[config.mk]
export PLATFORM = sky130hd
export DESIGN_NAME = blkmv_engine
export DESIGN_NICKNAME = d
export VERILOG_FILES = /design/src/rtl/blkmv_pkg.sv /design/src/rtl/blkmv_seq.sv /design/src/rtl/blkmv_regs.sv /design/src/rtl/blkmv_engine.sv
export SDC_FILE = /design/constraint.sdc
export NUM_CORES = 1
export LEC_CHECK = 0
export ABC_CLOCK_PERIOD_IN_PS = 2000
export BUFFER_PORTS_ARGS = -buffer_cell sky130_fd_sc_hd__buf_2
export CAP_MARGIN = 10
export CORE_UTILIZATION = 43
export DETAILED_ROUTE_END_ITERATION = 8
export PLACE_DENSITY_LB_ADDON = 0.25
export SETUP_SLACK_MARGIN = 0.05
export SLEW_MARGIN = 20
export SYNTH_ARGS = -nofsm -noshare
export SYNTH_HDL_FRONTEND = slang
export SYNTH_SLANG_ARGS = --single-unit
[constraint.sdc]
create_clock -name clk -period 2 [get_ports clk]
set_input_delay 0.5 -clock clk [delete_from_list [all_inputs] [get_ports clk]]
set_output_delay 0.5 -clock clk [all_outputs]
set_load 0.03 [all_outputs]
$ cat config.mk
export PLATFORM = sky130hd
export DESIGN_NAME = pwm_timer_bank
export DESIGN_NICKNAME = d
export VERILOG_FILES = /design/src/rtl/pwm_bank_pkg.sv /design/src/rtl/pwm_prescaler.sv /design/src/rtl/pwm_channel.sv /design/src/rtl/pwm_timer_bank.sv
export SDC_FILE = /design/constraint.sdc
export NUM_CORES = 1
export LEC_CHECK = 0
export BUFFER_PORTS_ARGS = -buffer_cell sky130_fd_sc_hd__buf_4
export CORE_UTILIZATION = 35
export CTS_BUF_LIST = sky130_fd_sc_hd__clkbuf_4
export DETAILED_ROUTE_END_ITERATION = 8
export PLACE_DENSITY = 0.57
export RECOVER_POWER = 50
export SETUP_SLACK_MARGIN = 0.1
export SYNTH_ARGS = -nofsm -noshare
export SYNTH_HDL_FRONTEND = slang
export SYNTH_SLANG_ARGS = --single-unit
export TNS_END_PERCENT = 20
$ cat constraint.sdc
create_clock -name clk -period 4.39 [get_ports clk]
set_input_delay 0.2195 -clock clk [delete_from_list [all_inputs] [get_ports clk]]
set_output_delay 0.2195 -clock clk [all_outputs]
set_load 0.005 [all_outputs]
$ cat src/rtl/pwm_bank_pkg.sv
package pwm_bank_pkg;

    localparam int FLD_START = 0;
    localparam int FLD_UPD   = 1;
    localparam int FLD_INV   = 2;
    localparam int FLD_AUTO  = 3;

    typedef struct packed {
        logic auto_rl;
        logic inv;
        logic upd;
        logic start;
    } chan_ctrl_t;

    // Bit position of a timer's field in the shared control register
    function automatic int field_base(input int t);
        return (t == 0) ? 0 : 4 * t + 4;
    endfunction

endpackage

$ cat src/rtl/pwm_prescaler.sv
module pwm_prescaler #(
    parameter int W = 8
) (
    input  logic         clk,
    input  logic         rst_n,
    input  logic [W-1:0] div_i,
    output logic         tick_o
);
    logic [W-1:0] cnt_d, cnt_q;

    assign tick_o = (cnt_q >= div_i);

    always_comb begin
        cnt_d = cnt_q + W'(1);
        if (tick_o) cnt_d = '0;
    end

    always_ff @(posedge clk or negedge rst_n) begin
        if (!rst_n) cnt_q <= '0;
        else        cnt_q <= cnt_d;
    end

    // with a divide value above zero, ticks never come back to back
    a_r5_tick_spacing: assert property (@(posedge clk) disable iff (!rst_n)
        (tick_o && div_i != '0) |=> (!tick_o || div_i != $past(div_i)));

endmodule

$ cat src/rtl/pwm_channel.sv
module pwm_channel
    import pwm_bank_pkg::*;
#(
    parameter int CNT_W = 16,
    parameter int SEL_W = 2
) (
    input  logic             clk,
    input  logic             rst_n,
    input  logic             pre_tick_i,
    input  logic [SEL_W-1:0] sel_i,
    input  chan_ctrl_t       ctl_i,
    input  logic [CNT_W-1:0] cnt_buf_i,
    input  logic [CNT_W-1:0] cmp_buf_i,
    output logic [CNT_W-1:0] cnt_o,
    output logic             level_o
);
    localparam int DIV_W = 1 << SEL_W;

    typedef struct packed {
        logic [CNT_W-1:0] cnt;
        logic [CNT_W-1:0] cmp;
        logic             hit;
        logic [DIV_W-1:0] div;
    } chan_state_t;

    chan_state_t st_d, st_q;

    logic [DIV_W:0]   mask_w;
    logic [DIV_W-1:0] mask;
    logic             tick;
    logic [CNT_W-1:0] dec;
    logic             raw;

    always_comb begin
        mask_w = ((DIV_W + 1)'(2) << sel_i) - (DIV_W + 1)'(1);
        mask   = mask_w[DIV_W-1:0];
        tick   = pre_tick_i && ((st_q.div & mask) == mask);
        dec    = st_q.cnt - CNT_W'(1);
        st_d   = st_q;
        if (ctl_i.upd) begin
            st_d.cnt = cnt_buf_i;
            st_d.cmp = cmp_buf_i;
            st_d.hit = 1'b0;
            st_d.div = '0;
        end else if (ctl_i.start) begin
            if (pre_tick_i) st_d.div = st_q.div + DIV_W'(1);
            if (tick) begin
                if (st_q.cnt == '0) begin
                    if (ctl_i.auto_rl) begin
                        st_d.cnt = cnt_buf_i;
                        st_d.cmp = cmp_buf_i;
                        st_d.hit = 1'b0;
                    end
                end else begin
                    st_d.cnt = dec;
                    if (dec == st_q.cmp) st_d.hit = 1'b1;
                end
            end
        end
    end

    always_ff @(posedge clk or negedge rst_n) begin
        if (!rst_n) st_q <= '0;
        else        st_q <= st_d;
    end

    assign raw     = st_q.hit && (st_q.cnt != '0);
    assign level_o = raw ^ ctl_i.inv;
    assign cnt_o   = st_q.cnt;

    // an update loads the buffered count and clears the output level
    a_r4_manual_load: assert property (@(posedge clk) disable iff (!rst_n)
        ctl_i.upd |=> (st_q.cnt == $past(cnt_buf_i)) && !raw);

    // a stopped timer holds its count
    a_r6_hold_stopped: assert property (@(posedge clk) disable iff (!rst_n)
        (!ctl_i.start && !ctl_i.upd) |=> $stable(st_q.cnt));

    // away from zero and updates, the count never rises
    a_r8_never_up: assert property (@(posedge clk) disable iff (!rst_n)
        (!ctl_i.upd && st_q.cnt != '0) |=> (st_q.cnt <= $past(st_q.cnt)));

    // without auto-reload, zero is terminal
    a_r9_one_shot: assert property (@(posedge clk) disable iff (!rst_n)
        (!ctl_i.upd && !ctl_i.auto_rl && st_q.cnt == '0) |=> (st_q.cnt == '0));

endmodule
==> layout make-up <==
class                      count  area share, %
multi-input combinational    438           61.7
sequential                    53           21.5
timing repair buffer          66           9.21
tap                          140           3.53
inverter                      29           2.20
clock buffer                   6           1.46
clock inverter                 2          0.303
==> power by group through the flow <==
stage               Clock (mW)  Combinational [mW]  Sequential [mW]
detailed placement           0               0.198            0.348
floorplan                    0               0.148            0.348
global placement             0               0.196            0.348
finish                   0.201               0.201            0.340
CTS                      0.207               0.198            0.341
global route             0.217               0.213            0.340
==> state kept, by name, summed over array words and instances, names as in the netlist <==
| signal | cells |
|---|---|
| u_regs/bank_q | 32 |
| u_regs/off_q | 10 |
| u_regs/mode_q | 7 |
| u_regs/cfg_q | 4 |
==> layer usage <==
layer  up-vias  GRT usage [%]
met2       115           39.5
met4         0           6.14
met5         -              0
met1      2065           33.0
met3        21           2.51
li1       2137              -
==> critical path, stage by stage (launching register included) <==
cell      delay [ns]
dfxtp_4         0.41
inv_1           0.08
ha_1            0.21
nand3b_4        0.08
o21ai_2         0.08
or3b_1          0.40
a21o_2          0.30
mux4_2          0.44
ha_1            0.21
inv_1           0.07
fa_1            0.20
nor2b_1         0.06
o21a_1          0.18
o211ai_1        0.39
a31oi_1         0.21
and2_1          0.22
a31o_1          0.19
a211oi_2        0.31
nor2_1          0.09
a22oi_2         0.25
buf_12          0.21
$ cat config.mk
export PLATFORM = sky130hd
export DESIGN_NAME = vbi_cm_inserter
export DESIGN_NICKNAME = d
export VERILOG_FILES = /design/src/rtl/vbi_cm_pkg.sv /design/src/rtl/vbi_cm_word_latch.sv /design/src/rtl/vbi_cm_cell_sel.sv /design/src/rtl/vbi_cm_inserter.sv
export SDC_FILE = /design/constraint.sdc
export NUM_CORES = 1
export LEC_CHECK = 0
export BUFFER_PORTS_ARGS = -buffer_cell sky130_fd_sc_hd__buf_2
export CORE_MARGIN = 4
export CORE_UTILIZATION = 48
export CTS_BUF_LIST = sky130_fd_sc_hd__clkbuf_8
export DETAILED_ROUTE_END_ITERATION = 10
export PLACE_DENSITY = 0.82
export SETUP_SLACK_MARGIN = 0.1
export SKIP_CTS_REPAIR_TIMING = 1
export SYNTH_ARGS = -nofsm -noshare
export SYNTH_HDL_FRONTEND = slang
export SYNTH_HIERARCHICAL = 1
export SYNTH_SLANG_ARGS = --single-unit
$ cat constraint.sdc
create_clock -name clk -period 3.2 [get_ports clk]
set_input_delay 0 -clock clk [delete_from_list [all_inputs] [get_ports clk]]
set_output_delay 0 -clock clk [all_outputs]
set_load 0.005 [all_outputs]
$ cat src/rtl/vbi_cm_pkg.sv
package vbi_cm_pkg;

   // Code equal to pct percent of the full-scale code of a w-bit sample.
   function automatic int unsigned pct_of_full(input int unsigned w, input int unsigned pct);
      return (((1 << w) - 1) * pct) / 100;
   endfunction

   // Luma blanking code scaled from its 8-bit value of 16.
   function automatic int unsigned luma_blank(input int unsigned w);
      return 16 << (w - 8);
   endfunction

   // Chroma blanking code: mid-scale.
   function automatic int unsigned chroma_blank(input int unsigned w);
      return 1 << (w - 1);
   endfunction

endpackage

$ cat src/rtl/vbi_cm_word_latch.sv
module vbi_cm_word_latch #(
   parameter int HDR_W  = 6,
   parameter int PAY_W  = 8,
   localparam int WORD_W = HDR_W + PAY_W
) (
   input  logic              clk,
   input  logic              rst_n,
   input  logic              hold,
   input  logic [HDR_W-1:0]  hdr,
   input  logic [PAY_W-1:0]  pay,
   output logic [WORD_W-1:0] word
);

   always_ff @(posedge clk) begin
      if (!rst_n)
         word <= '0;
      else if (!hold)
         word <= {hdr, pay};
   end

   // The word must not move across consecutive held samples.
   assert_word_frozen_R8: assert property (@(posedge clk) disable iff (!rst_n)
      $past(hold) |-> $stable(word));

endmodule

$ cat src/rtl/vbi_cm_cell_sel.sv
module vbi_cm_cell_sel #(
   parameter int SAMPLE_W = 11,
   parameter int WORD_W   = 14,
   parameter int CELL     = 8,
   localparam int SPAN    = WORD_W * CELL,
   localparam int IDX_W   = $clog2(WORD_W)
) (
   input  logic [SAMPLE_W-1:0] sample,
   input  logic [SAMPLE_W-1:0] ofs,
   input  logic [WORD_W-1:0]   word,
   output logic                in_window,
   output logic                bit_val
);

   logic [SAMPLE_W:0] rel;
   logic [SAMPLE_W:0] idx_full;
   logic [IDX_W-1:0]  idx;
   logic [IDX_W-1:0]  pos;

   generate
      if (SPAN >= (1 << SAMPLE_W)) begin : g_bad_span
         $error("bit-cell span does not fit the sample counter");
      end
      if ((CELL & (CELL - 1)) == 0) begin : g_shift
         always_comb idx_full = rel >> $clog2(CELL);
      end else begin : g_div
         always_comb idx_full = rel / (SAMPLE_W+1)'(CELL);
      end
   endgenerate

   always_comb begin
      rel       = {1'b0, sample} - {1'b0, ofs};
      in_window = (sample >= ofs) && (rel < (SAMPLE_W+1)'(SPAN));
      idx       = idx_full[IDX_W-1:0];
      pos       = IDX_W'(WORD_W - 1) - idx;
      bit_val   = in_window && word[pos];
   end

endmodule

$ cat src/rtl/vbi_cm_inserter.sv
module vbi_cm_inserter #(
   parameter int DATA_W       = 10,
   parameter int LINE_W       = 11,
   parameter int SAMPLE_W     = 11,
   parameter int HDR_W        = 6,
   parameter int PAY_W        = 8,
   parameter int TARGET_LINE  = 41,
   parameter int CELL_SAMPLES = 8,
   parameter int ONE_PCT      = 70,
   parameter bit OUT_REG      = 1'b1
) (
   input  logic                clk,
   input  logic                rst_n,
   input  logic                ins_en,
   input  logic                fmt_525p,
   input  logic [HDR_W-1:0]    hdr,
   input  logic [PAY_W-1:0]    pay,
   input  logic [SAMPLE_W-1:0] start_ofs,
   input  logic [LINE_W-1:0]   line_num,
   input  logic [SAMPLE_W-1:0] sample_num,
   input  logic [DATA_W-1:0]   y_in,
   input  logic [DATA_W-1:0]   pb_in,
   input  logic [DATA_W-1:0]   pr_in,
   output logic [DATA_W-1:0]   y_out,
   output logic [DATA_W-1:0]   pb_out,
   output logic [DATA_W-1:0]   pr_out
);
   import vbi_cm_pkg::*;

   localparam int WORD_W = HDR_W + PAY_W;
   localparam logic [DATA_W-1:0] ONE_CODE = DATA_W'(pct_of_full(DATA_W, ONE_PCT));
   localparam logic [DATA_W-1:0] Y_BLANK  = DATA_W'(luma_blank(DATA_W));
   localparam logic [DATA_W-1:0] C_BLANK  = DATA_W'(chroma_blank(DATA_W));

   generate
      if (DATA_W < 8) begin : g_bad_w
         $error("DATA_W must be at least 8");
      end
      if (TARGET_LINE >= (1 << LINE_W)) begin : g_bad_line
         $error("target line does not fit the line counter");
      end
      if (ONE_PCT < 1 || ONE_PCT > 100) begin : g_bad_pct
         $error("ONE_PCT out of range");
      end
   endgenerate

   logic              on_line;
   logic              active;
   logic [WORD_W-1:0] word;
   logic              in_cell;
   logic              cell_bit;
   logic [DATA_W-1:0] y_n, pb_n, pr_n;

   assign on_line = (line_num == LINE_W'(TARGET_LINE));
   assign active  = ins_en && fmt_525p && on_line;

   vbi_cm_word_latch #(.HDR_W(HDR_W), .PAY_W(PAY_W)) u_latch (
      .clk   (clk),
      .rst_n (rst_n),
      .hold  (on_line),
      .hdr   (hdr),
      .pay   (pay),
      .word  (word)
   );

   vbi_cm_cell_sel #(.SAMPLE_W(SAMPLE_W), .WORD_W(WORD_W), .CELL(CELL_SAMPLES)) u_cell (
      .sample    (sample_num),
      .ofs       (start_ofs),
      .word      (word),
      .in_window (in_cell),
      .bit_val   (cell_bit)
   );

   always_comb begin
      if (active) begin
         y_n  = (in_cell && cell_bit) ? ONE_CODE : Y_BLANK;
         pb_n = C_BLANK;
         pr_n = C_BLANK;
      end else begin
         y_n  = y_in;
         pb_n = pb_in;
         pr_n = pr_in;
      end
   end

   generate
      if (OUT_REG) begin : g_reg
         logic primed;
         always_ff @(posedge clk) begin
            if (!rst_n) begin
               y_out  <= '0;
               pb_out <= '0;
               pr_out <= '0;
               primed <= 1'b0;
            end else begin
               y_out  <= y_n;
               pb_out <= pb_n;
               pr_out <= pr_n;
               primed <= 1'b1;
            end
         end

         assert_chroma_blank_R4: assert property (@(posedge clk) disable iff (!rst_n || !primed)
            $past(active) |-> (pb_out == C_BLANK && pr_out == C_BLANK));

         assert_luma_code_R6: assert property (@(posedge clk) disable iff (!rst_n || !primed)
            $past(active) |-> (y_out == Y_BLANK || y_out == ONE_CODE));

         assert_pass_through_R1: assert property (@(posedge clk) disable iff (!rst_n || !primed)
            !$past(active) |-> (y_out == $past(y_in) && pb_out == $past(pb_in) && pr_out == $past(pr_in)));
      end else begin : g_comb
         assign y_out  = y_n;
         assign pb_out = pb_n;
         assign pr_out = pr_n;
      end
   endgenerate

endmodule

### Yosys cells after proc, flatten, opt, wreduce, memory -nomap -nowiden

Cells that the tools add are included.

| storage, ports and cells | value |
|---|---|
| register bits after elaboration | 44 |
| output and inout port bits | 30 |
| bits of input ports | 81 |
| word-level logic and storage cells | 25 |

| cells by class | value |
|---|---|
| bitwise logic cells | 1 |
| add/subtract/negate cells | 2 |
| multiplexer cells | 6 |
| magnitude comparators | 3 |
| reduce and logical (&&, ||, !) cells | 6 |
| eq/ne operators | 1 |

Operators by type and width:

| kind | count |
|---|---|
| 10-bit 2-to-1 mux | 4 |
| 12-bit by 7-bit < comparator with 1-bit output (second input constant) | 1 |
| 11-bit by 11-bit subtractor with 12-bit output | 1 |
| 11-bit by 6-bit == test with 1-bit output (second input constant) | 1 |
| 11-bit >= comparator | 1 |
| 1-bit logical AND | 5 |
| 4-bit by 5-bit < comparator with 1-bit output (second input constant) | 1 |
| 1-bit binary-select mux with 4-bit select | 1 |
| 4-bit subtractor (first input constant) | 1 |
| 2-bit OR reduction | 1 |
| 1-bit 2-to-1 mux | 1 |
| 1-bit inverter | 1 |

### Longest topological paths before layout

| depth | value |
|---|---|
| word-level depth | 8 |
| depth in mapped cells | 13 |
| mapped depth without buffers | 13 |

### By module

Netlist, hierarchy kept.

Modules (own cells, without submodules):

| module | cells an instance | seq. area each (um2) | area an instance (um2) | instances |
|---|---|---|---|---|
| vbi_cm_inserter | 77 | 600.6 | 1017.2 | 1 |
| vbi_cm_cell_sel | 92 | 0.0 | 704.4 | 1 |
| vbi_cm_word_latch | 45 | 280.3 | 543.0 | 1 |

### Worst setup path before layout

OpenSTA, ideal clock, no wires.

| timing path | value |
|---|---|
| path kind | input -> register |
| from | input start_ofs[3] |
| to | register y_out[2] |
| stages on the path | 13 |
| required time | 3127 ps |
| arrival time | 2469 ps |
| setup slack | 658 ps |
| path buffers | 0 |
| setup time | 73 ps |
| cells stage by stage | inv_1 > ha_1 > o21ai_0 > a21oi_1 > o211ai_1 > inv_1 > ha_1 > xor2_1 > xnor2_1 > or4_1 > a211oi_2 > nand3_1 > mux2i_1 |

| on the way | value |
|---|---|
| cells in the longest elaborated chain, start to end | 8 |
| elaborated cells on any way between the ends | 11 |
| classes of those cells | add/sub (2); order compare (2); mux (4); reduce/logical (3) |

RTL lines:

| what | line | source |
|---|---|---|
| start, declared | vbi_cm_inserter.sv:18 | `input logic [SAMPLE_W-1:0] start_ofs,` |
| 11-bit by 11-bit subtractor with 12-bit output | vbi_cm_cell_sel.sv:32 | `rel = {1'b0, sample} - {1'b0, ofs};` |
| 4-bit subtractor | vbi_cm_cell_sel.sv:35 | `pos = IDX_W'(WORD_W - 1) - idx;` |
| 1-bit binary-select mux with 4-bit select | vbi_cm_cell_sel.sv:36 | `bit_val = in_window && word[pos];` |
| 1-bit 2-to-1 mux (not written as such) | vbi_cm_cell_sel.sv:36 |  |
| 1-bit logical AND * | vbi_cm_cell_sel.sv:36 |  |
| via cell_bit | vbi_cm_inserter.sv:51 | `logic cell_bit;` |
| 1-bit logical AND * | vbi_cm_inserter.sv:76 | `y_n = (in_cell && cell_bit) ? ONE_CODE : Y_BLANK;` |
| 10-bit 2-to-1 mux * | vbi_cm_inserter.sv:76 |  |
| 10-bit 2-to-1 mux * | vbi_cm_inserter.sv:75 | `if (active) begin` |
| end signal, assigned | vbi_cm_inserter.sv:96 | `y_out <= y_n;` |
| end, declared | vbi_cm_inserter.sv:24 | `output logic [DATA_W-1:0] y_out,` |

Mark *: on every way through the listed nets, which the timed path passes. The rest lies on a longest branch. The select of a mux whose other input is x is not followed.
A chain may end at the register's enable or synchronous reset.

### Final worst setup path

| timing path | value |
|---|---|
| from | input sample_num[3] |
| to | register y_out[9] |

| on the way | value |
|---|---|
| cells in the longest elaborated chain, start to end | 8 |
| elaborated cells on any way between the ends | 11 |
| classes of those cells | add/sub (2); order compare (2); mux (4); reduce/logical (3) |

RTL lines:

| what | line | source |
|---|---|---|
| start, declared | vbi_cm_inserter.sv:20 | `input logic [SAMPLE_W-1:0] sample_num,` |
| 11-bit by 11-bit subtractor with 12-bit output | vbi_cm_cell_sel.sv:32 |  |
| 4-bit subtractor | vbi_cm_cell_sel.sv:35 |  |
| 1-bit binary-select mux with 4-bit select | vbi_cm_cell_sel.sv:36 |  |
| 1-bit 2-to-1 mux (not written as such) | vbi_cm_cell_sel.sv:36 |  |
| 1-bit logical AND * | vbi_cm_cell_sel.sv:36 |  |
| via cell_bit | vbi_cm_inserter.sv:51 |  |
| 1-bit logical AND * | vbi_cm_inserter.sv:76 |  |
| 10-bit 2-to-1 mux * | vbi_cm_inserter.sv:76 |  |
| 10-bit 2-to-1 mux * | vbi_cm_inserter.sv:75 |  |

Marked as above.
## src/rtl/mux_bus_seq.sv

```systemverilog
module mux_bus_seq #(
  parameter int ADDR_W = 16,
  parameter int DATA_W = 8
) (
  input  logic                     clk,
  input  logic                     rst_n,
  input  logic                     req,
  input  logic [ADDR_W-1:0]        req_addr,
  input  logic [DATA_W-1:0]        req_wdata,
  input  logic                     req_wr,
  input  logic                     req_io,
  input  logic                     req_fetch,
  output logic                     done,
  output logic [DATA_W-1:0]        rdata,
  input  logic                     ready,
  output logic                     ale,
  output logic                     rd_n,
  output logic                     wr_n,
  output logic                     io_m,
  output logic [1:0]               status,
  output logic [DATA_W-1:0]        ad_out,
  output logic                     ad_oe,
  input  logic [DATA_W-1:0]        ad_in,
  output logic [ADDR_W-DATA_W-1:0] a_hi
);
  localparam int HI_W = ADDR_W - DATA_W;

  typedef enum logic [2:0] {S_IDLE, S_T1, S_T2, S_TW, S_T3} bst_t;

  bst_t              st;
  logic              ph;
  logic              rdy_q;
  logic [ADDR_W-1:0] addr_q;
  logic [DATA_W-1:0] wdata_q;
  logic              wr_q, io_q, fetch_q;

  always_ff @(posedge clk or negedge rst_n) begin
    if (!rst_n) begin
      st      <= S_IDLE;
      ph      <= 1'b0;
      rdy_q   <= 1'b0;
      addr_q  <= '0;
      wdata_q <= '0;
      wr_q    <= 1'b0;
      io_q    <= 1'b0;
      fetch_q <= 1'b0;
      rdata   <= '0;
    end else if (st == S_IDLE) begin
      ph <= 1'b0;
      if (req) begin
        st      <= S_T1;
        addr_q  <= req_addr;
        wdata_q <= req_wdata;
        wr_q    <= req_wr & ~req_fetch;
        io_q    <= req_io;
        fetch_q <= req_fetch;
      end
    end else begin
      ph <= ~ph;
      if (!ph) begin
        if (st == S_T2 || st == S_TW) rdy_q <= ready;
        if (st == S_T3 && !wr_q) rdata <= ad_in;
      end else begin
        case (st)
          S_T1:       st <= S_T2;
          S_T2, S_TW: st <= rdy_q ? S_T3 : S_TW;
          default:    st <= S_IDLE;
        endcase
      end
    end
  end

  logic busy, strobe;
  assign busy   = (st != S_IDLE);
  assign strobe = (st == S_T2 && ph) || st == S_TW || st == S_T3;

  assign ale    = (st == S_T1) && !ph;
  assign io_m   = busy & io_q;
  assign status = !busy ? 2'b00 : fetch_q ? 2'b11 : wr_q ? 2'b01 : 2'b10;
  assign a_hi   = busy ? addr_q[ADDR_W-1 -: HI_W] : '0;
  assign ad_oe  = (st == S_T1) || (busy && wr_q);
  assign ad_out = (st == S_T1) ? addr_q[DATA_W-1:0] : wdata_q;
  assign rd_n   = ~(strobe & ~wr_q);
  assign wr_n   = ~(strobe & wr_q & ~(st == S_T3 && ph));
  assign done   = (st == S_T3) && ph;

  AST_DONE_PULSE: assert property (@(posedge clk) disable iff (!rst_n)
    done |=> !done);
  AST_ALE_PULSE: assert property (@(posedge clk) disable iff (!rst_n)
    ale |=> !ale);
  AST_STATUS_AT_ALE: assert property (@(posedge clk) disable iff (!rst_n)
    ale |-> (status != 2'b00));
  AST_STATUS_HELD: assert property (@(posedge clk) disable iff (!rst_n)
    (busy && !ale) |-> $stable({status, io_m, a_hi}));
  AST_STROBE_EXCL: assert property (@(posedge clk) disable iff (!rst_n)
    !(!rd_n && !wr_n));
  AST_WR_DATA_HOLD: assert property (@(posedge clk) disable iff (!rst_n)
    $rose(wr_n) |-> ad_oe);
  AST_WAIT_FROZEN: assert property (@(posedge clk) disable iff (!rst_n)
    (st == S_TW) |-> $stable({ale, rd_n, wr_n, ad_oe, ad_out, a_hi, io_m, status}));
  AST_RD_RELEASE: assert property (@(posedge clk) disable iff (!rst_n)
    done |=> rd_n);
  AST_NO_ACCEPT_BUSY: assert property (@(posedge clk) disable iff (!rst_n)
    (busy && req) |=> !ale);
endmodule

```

########################################

→ **PROBLEM STATEMENT**
As listed above, the lines from the line with "set_input_delay 0.2195 -clock" to the line with "shared control register" are to be echoed exactly, with both ends included and nothing added.

→ **RESPONSE TO THIS TASK**
set_input_delay 0.2195 -clock clk [delete_from_list [all_inputs] [get_ports clk]]
set_output_delay 0.2195 -clock clk [all_outputs]
set_load 0.005 [all_outputs]
$ cat src/rtl/pwm_bank_pkg.sv
package pwm_bank_pkg;

    localparam int FLD_START = 0;
    localparam int FLD_UPD   = 1;
    localparam int FLD_INV   = 2;
    localparam int FLD_AUTO  = 3;

    typedef struct packed {
        logic auto_rl;
        logic inv;
        logic upd;
        logic start;
    } chan_ctrl_t;

    // Bit position of a timer's field in the shared control register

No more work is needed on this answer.